Jamie Clifford’s Welcome: 1-4 May

Wednesday 22nd May 2013

Jamie Clifford’s Welcome: 1-4 May

Kent Cricket CEO, Jamie Clifford writes a regular 'Welcome' for our Kent Cricket Match Guides. We have decided to extend these to our online supporters to enable everyone to keep up to date with Club activities. Match Guides are available at each of our home matches, priced at 50 pence or free to Kent Cricket Members purchasing a scorecard. The Guides include player interviews, match statistics and are a great read!

The start of a new season is always a time of excitement, and a time to look forward. But while there is a keen anticipation at the club of the weeks and months stretching before us this summer, there has also been much time spent in recent days remembering the life of Mike Denness and the massive contribution he made to Kent cricket since the 1960s as player, captain, committeeman and, in this past year, as our president.

These notes offer me my first real opportunity to pay tribute to Mike, who died on April 19, to a wider Kent audience, and the first thing to say about having the chance, through this job, to get to know him well is that I was in total awe of him before I met him. He was a former England captain, let alone Kent’s most successful captain and a leading batsman during one of the club’s most successful eras, and as a Kent-supporting schoolboy I grew up hearing many tales from my father about Mike’s prowess as player and leader.

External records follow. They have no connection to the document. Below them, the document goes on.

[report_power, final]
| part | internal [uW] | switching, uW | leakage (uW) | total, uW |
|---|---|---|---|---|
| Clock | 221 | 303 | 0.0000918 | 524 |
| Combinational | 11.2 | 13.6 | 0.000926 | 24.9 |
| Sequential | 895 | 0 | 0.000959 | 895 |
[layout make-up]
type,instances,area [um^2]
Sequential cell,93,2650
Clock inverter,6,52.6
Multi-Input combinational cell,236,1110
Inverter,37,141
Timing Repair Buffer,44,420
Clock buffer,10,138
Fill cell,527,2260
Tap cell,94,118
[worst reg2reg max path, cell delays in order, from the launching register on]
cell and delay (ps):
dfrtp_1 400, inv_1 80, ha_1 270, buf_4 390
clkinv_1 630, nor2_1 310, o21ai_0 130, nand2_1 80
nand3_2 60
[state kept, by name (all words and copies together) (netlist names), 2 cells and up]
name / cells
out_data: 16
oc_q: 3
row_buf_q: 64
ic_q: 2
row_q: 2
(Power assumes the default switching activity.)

Working in cricket, you tend to find after a while that the awe you might feel about some people wears off a bit, but in Mike’s case – and especially during his president’s year when I spent hours talking with him, at away games and here in Kent – I don’t think I ever lost that sense of awe both at his achievements and at his incredible cricket knowledge and wisdom.

It just seems terribly unfair that someone of Mike’s calibre, as a cricket person but even more importantly as a genuinely lovely man, should be taken from us too early but it was also inspirational the way he fought his cancer so courageously. He had endured a tough time, health-wise, for a number of years and yet it is a mark of the man that comparatively few people really knew how ill he was latterly. Mike just got on with things and didn’t make a fuss.

Cricket, generally, has lost a number of fine people since the end of last year, and here in Kent the death of Chris Byers, who was the Supporters’ Club representative on the club’s committee, together with a number of members and former staff personnel, has also been keenly felt. They will all be sorely missed.

It is good, however, to be able to welcome Kent supporters again to St Lawrence and I hope you continue to find the ongoing improvements and upgrading of our historic ground to your liking. I am particularly pleased, in terms of the team, that we have achieved both a stability and a continuity from last season with just Calum Haggett being added to the senior playing squad but Jimmy Adams, our head coach, signing a contract extension and James Tredwell taking over seamlessly from Rob Key as captain.

Rob did a magnificent job over seven years, and in difficult circumstances, but he and the other experienced players have already been giving Tredders the support he now needs as he settles into the role of captain with the same calm and measured approach that he brings to his own game. Our captain enjoyed an excellent winter with England, too, which enhances his standing still more within the team, and I know he and the management are relishing a season in which we all expect to see much progress continuing to be made by our fine crop of younger players.

Many thanks, as ever, for your support and I hope you enjoy the season ahead.